SB explained the current situation in Germany with brief descriptions of the activities, primarily as part of the Verbmobil project, at the universities of Hamburg, Bielefeld, Koblenz, Berlin, Magdeburg and Heidelberg. He suggested that standardisation is required but was keen to stress the need for more flexibility than would be permitted by a single reference architecture. He said that the architecture(s) should depend on the task: i.e. what does the system do; how does it do it; and is it for research or application? He suggested the need for a variety of reference architectures, although presumably a single but flexible architecture which allowed for the variety of system types could also serve the purpose.
DS and CM explained the purpose of the RAGS project, explaining that it is based on application-oriented systems. They explained that the architecture developed would be:
EH then moved on to describe how the feeling within the speech community (and perhaps more importantly, in DARPA) is that the speech recognition problem has been solved and they now need to move onto dialog systems. To do this, they need to do NLG, but have found that there is no standardisation. DARPA wants standards, and EH's (persuasive) argument is that if the NLG community doesn't come up with the kind of thing DARPA wants then it will get someone else to do it. He outlined a four stage process to the development of standards: (1) I/O standards for realisation, text planning and sentence planning and data models; (2) Adapt existing systems; (3) Create benchmark tests; (4) Identify major bottlenecks.
RD had a somewhat different perspective on the matter, stressing the fact that the field in its broader sense has psycholinguistic and theoretical linguistic considerations as well as engineering ones. He also stressed that he was interested in ``reuse'' rather than ``standardisation''. The two things are clearly related -- it is impossible to have reuse without standardisation, but his point was that he preferred to emphasise the development of standards only as a means of introducing reusability of resources, not as a goal in itself.
When the discussion was opened up, Owen Rambow asked what was meant by standardisation and what it was for. DS and CM replied stressing that in their (and the RAGS project's) view it was to facilitate the development of applications and that it was not intended to be prescriptive. RD again stressed the distinction between standards and reuse. David McDonald suggested that it might be possible to have a Penman/FUF type component higher up (i.e. at an earlier stage) although possibly only for certain narrowly defined components, e.g. pronoun choice.
Robert Rubinoff was concerned that RAGS would give a biased picture of the NLG field, concentrating as it does only on fully implemented applied systems. DS reassured him that it was simply a way of making the problem a more managable one. CM pointed out that no architecture could be expected to cover all of NLG.
RD questioned whether there were indeed comparable architectures for NLU. Johanna Moore pointed out some less than auspicious examples of community think again. She mentioned the Penn Treebank, which ``no-one likes, but everyone uses, because it's there'' and SEMEVAL which caused such big fights some peole involved still don't talk to each other. Added to this, she pointed out that in NLU at least the input to the system is known in advance!
RD also suggested that ``theory-laden'' approaches dictate the architecture, so the possible aims of working within a standardised architecture and implementing a theory might be in conflict.
Christian Matthiesson suggested that we have had an architecture for two decades, i.e. Penman, with the stratification of ``meta-language'' and ``language''.
Mike Reape pointed out that NLG, unlike other areas of NLP, such as NLU, was not a coherent field, and as such was less amenable to a reference architecture than, say, NLU. Stephan agreed, but put a more positive face on it, stating that we need to bring our ideas together.
Finally, Jon Oberlander returned to the idea of a broader field encompassing psycholinguistics. As he pointed out, the most complete general-purpose NLG systems are ourselves.

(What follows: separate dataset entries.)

## src/mmfrs_ram.sv

```systemverilog
`timescale 1ns / 1ps
module mmfrs_ram #(
    parameter int unsigned WIDTH = 16,
    parameter int unsigned DEPTH = 16
) (
    input  logic                     clk,
    input  logic                     we,
    input  logic [$clog2(DEPTH)-1:0] waddr,
    input  logic [WIDTH-1:0]         wdata,
    input  logic [$clog2(DEPTH)-1:0] raddr,
    output logic [WIDTH-1:0]         rdata
);
    logic [WIDTH-1:0] mem [DEPTH];

    // Single write port, registered read port
    always_ff @(posedge clk)
    begin
        if (we)
        begin
            mem[waddr] <= wdata;
        end
        rdata <= mem[raddr];
    end
endmodule
```

## config.mk

```make
export PLATFORM = sky130hd
export DESIGN_NAME = mmfrs_ram
export DESIGN_NICKNAME = d
export VERILOG_FILES = /design/src/mmfrs_ram.sv
export SDC_FILE = /design/constraint.sdc
export NUM_CORES = 1
export LEC_CHECK = 0
export BUFFER_PORTS_ARGS = -buffer_cell sky130_fd_sc_hd__buf_2
export CAP_MARGIN = 0
export CORE_MARGIN = 5
export CORE_UTILIZATION = 25
export CTS_CLUSTER_DIAMETER = 120
export DETAILED_ROUTE_END_ITERATION = 8
export RECOVER_POWER = 25
export SYNTH_ARGS = -nofsm -noshare
export SYNTH_HDL_FRONTEND = slang
export SYNTH_SLANG_ARGS = --single-unit
```

## constraint.sdc

```tcl
create_clock -name clk -period 5 [get_ports clk]
set_input_delay 0.25 -clock clk [delete_from_list [all_inputs] [get_ports clk]]
set_output_delay 0.25 -clock clk [all_outputs]
set_load 0.005 [all_outputs]
```

==> results.ini, run 1 <==
[run]
maxCapViolCount=0

[timing]
layout_min_cycle_time_ns=1.92
report.final.slew_viol_count=0
final.setup.tns_ns=0
hold_viol=0
rsz0062_at_grt=no
finalSetupViolCount=0
timing.fmax_ghz=0.521
worst_pin_slew_ns=1.10
fin_crit_sh=0.384
slew_headroom=0.265
holdWs_ns=0.112
finClkSkew_ns=0.0106

[synth]
ys_seq_area_frac=0.797
syn_area_um2=10000
yosys.area.top_type=edfxtp_1
ys_types=19
synth_fp_nets=458
synth_area_leaders=edfxtp_1, mux4_2, dfxtp_1, mux4_1, a22oi_1
avgSynthCellArea_um2=23.2
ys_warn_count=0
synth_top_area_frac=0.765
yosys_register_bits=272
syn-instance-count=432

[detailed_routing]
route.vias.total=4557
ant_nets=0
firstDrtPassIters=4
drt-vias-per-instance=4.35
drt_iter0_drc=369
route.detailed.wl_per_inst_um=20.1
routed_wirelength_um=21100
remaining_drc_errors=0

[global_routing]
grt.overflow.total=0
grt_pass1_vias=4687
antenna_found_initial=2
grt_pass1_wl_um=31200
grt_max_degree=44
grtUsageTotal=0.0943

[final_layout]
fillers=3829
layout_common_cells=edfxtp_1, mux4_2, a22oi_1
nets=526
drive_gt1_frac=0.313
multi_input_area_um2=1970
final_common_cell=edfxtp_1
final-seq-area_um2=8010
syn_to_final_growth_pct=18.5

[place]
gp_congestion=0.692
io_buffers=41
dp_hpwl_um=11900

[worst_setup_path]
startpoint_type=primary input
path_max_fanout=43
crit_path_end_kind=flip-flop
crit_arrival_ns=2.33
required_ns=5.41
crit_type=in2reg

[cts]
cts_buffers=27
clock_path_buffers=3
cts_tree=built
path_clk_slew_ns=0.06
cts_resized=0
h-tree-depth=1
insertion_delay_ns=0.52
post_cts_buffers=0
cts.sinks=272
cts_root_buffer=clkbuf_16
cts_hold_buf=0

[floorplan]
io_pins=42
rows=73
die-area_um2=44300
start_util=0.253
die_h_um=210
core_um2=39700
die_w_um=210

[power_and_ir_drop]
p_per_area_nw_per_um2=408
leakagePower_uw=0.00377
peakVddDrop_mv=0.241

[worst_hold_path]
holdCritPathClass=in2reg

[status]
outcome=complete, no violations

==> flip-flops by register name, summed over array words and instances (netlist names) <==
name and cells:
mem 256, rdata 16
==> cells in the mapped netlist <==
| library cell | instances |
|---|---|
| buf_1 | 3 |
| mux4_1 | 10 |
| buf_4 | 3 |
| nand2_1 | 17 |
| buf_2 | 3 |
| mux4_2 | 54 |
| nand3_1 | 1 |
| edfxtp_1 | 256 |
| and2_1 | 1 |
| or3b_2 | 1 |
| nand3b_1 | 2 |
| buf_6 | 4 |
| dfxtp_1 | 16 |
| nand2b_1 | 2 |
| nor2_1 | 13 |
| nor3_1 | 4 |
| clkbuf_1 | 8 |
| a22oi_1 | 32 |
| nor2b_1 | 2 |
==> through the flow <==
stage / utilization / setup slack (ns) / std cells / total power, uW / instance area (um2)
after detailed placement: 0.276 / 2.45 / 996 / 2840 / 11000
after floorplan: - / 2.69 / 432 / 2730 / 10000
after CTS: 0.300 / 3.00 / 1046 / 4910 / 11900
after global placement: 0.276 / 2.47 / 996 / 2830 / 11000
final: 0.300 / 3.08 / 1047 / 4860 / 11900
after global routing: 0.300 / 2.88 / 1046 / 5040 / 11900
==> layout make-up <==
type | instances | area share
Antenna cell | 1 | 0.000210
Clock buffer | 35 | 0.0643
Clock inverter | 15 | 0.0143
Multi-Input combinational cell | 139 | 0.165
Sequential cell | 272 | 0.673
Tap cell | 525 | 0.0552
Timing Repair Buffer | 60 | 0.0283
==> worst paths after layout <==
kind	from	end	slack, ns	cells after the start
setup / recovery	raddr[0]	rdata[11]	3.08	5
hold / removal	wdata[14]	mem[1][14]	0.11	1
setup reg to reg	mem[9][9]	rdata[9]	3.70	3
hold reg to reg	mem[12][15]	rdata[15]	0.67	3
==> worst max-delay path: stages <==
cell     delay [ns]
buf_4          0.63
buf_4          0.54
mux4_1         0.61
a22oi_1        0.18
nand2_1        0.08
==> routing by layer <==
layer  global-route usage  up-vias  part of all wire
li1                     -     1978                 -
met1                0.138     2442              0.46
met2                0.147      110              0.47
met3               0.0205       25             0.057
met4               0.0183        2             0.014
met5                    0        -           0.00062
==> power by group <==
group	switching [uW]	leakage, uW	total, uW	internal (uW)
logic	126	0.000860	216	89.7
clock network	803	0.000462	2080	1280
registers	14.6	0.00245	2560	2550
==> cell families after synthesis <==
group / count (synthesis) / share of synthesized area
buffers and inverters: 21 / 0.0123
AO/OA/AOI/OAI: 32 / 0.0239
flip-flops: 272 / 0.797
multiplexers: 64 / 0.147
AND/OR/NAND/NOR: 43 / 0.0192
Note: power is estimated with default switching activity, not from simulation.
==> inputs of run 2 (changes only) <==
--- a/config.mk
+++ b/config.mk
@@ -5,6 +5,7 @@
 export SDC_FILE = /design/constraint.sdc
 export NUM_CORES = 1
 export LEC_CHECK = 0
+export ABC_AREA = 1
 export BUFFER_PORTS_ARGS = -buffer_cell sky130_fd_sc_hd__buf_2
 export CAP_MARGIN = 0
 export CORE_MARGIN = 5
==> constraint.sdc (replaced) <==
create_clock -name clk -period 1.85 [get_ports clk]
set_input_delay 0.0925 -clock clk [delete_from_list [all_inputs] [get_ports clk]]
set_output_delay 0.0925 -clock clk [all_outputs]
set_load 0.005 [all_outputs]
==> results.ini, run 2 <==
[global_routing]
grt_max_degree=129
antenna_found_initial=3
grt_pass1_wl_um=42700
grt_pass1_vias=6967
grt.overflow.total=0
grtUsageTotal=0.110

[floorplan]
io_pins=42
die-area_um2=49900
die_h_um=223
core_um2=45200
rows=78
start_util=0.252
die_w_um=223

[cts]
post_cts_buffers=0
cts.sinks=272
cts_hold_buf=16
cts_resized=0
insertion_delay_ns=0.52
h-tree-depth=1
cts_root_buffer=clkbuf_16
cts_buffers=27
cts_tree=built
path_clk_slew_ns=0.06
clock_path_buffers=3

[power_and_ir_drop]
seq_power_share=0.510
leakagePower_uw=0.00560
netSwitchingFraction=0.208
switchingPower_uw=2830
internal_power_uw=10800
p_per_area_nw_per_um2=1010
power_frac_clock=0.430
power_frac_comb=0.061
peakVddDrop_mv=0.501

[synth]
yosys.area.top_type=edfxtp_1
syn-instance-count=1074
yosys_register_bits=272
async_flop_share=0
synth_area_leaders=edfxtp_1, nand2_1, nand3_1, inv_1, dfxtp_1
avgSynthCellArea_um2=10.6
synth_edf_count=256
ys_types=13
synth_fp_nets=1100
yosys.cell_count.top_type=nand2_1
ys_warn_count=0
synth_common_cells=nand2_1, edfxtp_1, inv_1
synth_flop_cell=edfxtp_1
synth_top_area_frac=0.675
syn_area_um2=11400
ys_seq_area_frac=0.704

[timing]
holdWs_ns=0.0924
timing.fmax_ghz=0.838
final.setup.tns_ns=0
report.final.slew_viol_count=0
slew_headroom=0.497
worst_pin_slew_ns=0.755
fin_crit_sh=0.645
finalSetupViolCount=0
layout_setup_ws_ns=0.657
hold_viol=0
layout_min_cycle_time_ns=1.19
rsz0062_at_grt=no
finClkSkew_ns=0.00905

[final_layout]
final-seq-area_um2=8010
final_common_cell=nand2_1
diodes=0
largest_reg_flops=256
fin_cells=1760
syn_to_final_growth_pct=18.2
layout_common_cells=nand2_1, edfxtp_1, inv_1
nets=1166
top_regs=mem (256), rdata (16)
regMostFlops=mem
fillers=4555
drive_gt1_frac=0.102
final_util=0.298
multi_input_area_um2=2360

[detailed_routing]
drt-vias-per-instance=4.16
remaining_drc_errors=0
routed_wirelength_um=28000
route.vias.total=7314
route.detailed.wl_per_inst_um=15.9
firstDrtPassIters=4
ant_nets=0
drt_iter0_drc=629

[worst_setup_path]
worstPathCellList=buf_2
crit_arrival_ns=1.10
r2r_cells=6
cp_slowest_cell=dfxtp_1
startpoint_type=flip-flop
crit_type=reg2out
crit_path_end_kind=primary output
cp_num_cells=1
crit_family=flip-flops
slowest_delay_ns=0.42
crit_buf_inv=1
required_ns=1.76
path_max_fanout=1

[place]
placed_cells=1695
pre_cts_ws_ns=0.473
gp_congestion=0.764
dp_hpwl_um=15400
io_buffers=41

[worst_hold_path]
min_delay_path_depth=4
holdCritPathClass=in2reg

[run]
maxCapViolCount=0

[status]
outcome=complete, no violations

-- run 2: changes by cell type in the layout (fill, tap and decap cells not counted), sizes merged, moves of 4 or more --
cell	change
mux4	-64
clkbuf	-4
nor2	+4
dlygate4sd3	+16
buf	+11
nand2	+324
nand3	+192
a22oi	-32
inv	+196
nor3	-4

In order to improve on our system development, he suggested, we need to do more research on how humans perform the task.
The discussion session was disappointing from the RAGS perspective. It did, however, raise general issues of standardisation within NLG. It was clear from the discussion that there is not a clear consensus on whether it is even possible, let alone how it should be done. However, I think it is fair to say that the majority of people there were happy with the idea of a non-prescriptive, consensus-based architecture which would allow the reusability of resources, and the development of datasets as resources. There is the potential for a split within the community along applied/theoretical lines, with RD, Jon Oberlander and others being in favour of more psycholinguistic research and modelling, which lends itself much less easily to standardisation. Where the aim is the development of practical applied systems, however, the need for standardisation and reusable resources seems to be broadly welcomed. The potential for DARPA funding for such work in the US, together with the European move already underway (with RAGS in the UK, and Verbmobil in Germany) seems to make it inevitable that the development of such standards will be talked about much more in the coming months and years.